## Provided data:
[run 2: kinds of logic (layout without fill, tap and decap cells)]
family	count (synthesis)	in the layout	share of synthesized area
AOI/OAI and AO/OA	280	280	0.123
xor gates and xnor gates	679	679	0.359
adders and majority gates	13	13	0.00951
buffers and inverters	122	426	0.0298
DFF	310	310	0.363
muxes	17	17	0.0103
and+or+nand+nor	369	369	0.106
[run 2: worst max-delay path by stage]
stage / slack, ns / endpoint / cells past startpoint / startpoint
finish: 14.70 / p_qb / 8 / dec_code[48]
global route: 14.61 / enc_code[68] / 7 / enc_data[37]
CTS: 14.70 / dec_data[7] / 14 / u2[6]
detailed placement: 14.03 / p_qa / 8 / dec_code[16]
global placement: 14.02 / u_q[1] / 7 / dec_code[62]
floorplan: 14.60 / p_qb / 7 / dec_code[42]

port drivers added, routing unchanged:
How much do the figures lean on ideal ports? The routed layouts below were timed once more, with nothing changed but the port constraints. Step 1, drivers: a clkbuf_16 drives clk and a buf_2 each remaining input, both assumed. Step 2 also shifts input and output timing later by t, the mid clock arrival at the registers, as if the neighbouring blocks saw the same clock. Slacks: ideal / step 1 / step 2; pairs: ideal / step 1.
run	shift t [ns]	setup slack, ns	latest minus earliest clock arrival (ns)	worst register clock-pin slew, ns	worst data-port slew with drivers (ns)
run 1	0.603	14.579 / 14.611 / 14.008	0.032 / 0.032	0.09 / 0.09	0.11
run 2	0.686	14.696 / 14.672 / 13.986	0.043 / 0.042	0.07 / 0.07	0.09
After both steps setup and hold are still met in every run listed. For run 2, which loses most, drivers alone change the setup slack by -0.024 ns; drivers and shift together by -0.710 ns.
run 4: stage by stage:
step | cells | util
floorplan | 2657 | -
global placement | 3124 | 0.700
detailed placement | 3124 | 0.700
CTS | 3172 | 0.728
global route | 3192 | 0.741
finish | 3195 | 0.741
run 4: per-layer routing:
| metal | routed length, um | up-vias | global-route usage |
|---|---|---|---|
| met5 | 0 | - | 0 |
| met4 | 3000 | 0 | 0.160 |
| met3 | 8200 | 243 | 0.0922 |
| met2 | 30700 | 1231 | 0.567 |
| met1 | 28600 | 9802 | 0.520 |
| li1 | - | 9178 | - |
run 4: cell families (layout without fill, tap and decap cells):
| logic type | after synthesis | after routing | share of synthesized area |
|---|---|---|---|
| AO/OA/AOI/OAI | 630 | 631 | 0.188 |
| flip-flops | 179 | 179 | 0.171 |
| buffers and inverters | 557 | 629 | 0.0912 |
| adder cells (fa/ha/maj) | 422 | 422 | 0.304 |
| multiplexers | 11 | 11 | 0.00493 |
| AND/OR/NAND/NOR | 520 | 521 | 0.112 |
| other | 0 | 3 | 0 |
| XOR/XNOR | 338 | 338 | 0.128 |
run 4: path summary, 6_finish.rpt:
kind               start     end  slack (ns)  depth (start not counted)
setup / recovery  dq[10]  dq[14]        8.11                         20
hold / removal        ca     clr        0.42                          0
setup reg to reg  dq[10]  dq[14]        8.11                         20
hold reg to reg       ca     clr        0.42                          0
This is an optimization exercise on Yosys and OpenROAD, whose aim is small area and a short achievable clock period, not a production implementation.
In this exercise RTL edits were held to simulation tests only and were not proved equivalent to the original.
Power is estimated from default activity; no workload was simulated. The clock port is modelled as an ideal driver; clocking choices that lean on that would not hold on a real chip.

## design/flow/design.v

```verilog
module irq_target #(
    parameter N  = 128,
    parameter IW = 7
) (
    input  wire          clk,
    input  wire          rst,             
    input  wire [N-1:0]  src_line,        
    input  wire          cfg_we,          
    input  wire [IW-1:0] cfg_idx,
    input  wire          cfg_sense,       
    input  wire          cfg_en,
    input  wire [3:0]    cfg_prio,
    input  wire          pend_clr,        
    input  wire [IW-1:0] clr_idx,
    input  wire          ack,             
    input  wire          eoi,             
    output wire [N-1:0]  pend,
    output wire          irq,             
    output wire [IW-1:0] cand_src,
    output wire [3:0]    cand_prio,
    output wire [4:0]    run_prio,        
    output wire          ack_valid,       
    output wire [9:0]    ack_src,         
    output wire [15:0]   spurious_cnt,
    output wire [15:0]   eoi_empty_cnt
);
    reg [N-1:0] sense_q;
    reg [N-1:0] en_q;
    reg [N-1:0] p0_q, p1_q, p2_q, p3_q;   
    reg [N-1:0] line_q;
    reg [N-1:0] pend_q;
    reg [15:0]  stk_q;                    
    reg         ack_valid_q;
    reg         ack_spur_q;
    reg [IW-1:0] ack_idx_q;
    reg [15:0]  spurious_q;
    reg [15:0]  eoi_empty_q;
    reg [4:0] run;
    integer j;
    always @* begin
        run = 5'd16;
        for (j = 15; j >= 0; j = j - 1)
            if (stk_q[j]) run = j[4:0];
    end
    wire [N-1:0] v = pend_q & en_q;
    wire [15:0] gv;                       
    wire [3:0]  gm [0:15];                
    wire [2:0]  gi [0:15];                
    genvar g;
    generate
        for (g = 0; g < 16; g = g + 1) begin : grp
            wire [7:0] v8  = v[8*g +: 8];
            wire [7:0] q3  = p3_q[8*g +: 8];
            wire [7:0] q2  = p2_q[8*g +: 8];
            wire [7:0] q1  = p1_q[8*g +: 8];
            wire [7:0] q0  = p0_q[8*g +: 8];
            wire [7:0] a3 = v8 & ~q3;
            wire       z3 = |a3;
            wire [7:0] s3 = v8 & ~(q3 & {8{z3}});
            wire [7:0] a2 = s3 & ~q2;
            wire       z2 = |a2;
            wire [7:0] s2 = s3 & ~(q2 & {8{z2}});
            wire [7:0] a1 = s2 & ~q1;
            wire       z1 = |a1;
            wire [7:0] s1 = s2 & ~(q1 & {8{z1}});
            wire [7:0] a0 = s1 & ~q0;
            wire       z0 = |a0;
            wire [7:0] s0 = s1 & ~(q0 & {8{z0}});
            assign gv[g] = |v8;
            assign gm[g] = {~z3, ~z2, ~z1, ~z0};
            assign gi[g] = s0[0] ? 3'd0 : s0[1] ? 3'd1 : s0[2] ? 3'd2 : s0[3] ? 3'd3 :
                           s0[4] ? 3'd4 : s0[5] ? 3'd5 : s0[6] ? 3'd6 : 3'd7;
        end
    endgenerate
    reg [15:0] gq3, gq2, gq1, gq0;
    integer t;
    always @* begin
        for (t = 0; t < 16; t = t + 1) begin
            gq3[t] = gm[t][3];
            gq2[t] = gm[t][2];
            gq1[t] = gm[t][1];
            gq0[t] = gm[t][0];
        end
    end
    wire [15:0] b3 = gv & ~gq3;
    wire        y3 = |b3;
    wire [15:0] r3 = gv & ~(gq3 & {16{y3}});
    wire [15:0] b2 = r3 & ~gq2;
    wire        y2 = |b2;
    wire [15:0] r2 = r3 & ~(gq2 & {16{y2}});
    wire [15:0] b1 = r2 & ~gq1;
    wire        y1 = |b1;
    wire [15:0] r1 = r2 & ~(gq1 & {16{y1}});
    wire [15:0] b0 = r1 & ~gq0;
    wire        y0 = |b0;
    wire [15:0] r0 = r1 & ~(gq0 & {16{y0}});
    wire [3:0] m     = {~y3, ~y2, ~y1, ~y0};
    wire       found = (|gv) && ({1'b0, m} < run);
    reg [15:0]   gh;
    reg [IW-1:0] low;
    integer k;
    always @* begin
        for (k = 0; k < 16; k = k + 1)
            gh[k] = r0[k] & ~|(r0 & ((16'd1 << k) - 16'd1));
        low = {IW{1'b0}};
        for (k = 0; k < 16; k = k + 1)
            low = low | ({IW{gh[k]}} & {k[3:0], gi[k]});
    end
    wire [IW-1:0] best_idx  = found ? low : {IW{1'b0}};
    wire [3:0]    best_prio = found ? m   : 4'd0;
    wire claim_ok = ack && found;
    wire empty    = (stk_q == 16'd0);
    wire [15:0] stk_pop = (eoi && !empty) ? (stk_q & (stk_q - 16'd1)) : stk_q;
    wire [15:0] stk_nxt = claim_ok ? (stk_pop | (16'd1 << m)) : stk_pop;
    wire [7:0]  we_hi  = ((cfg_we ? 8'd1 : 8'd0) << cfg_idx[6:4]) | {8{rst}};
    wire [15:0] we_lo  = (16'd1 << cfg_idx[3:0]) | {16{rst}};
    wire [7:0]  clr_hi = (pend_clr ? 8'd1 : 8'd0) << clr_idx[6:4];
    wire [15:0] clr_lo = 16'd1 << clr_idx[3:0];
    wire [7:0]  clm_hi = (claim_ok ? 8'd1 : 8'd0) << low[6:4];
    wire [15:0] clm_lo = 16'd1 << low[3:0];
    reg [N-1:0] we_dec, clr_dec, clm_dec;
    integer d;
    always @* begin
        for (d = 0; d < N; d = d + 1) begin
            we_dec[d]  = we_hi[d / 16]  & we_lo[d % 16];
            clr_dec[d] = clr_hi[d / 16] & clr_lo[d % 16];
            clm_dec[d] = clm_hi[d / 16] & clm_lo[d % 16];
        end
    end
    wire [N-1:0] src = src_line & {N{~rst}};
    wire [N-1:0] take     = we_dec | ~sense_q | (src & ~line_q);
    wire [N-1:0] pend_nxt = (take & src) | (~take & pend_q & ~(clr_dec | clm_dec));
    wire cfg_s = cfg_sense & ~rst;
    wire cfg_e = cfg_en & ~rst;
    integer n;
    always @(posedge clk) begin
        line_q <= src;
        pend_q <= pend_nxt;
        for (n = 0; n < N; n = n + 1) begin
            if (we_dec[n]) begin
                sense_q[n] <= cfg_s;
                en_q[n]    <= cfg_e;
                p0_q[n]    <= cfg_prio[0];
                p1_q[n]    <= cfg_prio[1];
                p2_q[n]    <= cfg_prio[2];
                p3_q[n]    <= cfg_prio[3];
            end
        end
        if (rst) begin
            stk_q       <= 16'd0;
            ack_valid_q <= 1'b0;
            ack_spur_q  <= 1'b0;
            ack_idx_q   <= {IW{1'b0}};
            spurious_q  <= 16'd0;
            eoi_empty_q <= 16'd0;
        end else begin
            stk_q  <= stk_nxt;
            eoi_empty_q <= eoi_empty_q + {15'd0, eoi && empty && !(&eoi_empty_q)};
            ack_valid_q <= ack;
            if (ack) begin
                ack_spur_q <= !found;
                ack_idx_q  <= found ? low : {IW{1'b1}};
            end
            spurious_q <= spurious_q + {15'd0, ack && !found && !(&spurious_q)};
        end
    end
    assign pend          = pend_q;
    assign irq           = found;
    assign cand_src      = best_idx;
    assign cand_prio     = best_prio;
    assign run_prio      = run;
    assign ack_valid     = ack_valid_q;
    assign ack_src       = {{(10-IW){ack_spur_q}}, ack_idx_q};
    assign spurious_cnt  = spurious_q;
    assign eoi_empty_cnt = eoi_empty_q;
endmodule
```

## Work task:
Write out, from the lines above, only those from the line with "179 | 0.171 |" to the line with "(start not counted)", exactly as given, including the first and the last.

## Task output:
| flip-flops | 179 | 179 | 0.171 |
| buffers and inverters | 557 | 629 | 0.0912 |
| adder cells (fa/ha/maj) | 422 | 422 | 0.304 |
| multiplexers | 11 | 11 | 0.00493 |
| AND/OR/NAND/NOR | 520 | 521 | 0.112 |
| other | 0 | 3 | 0 |
| XOR/XNOR | 338 | 338 | 0.128 |
run 4: path summary, 6_finish.rpt:
kind               start     end  slack (ns)  depth (start not counted)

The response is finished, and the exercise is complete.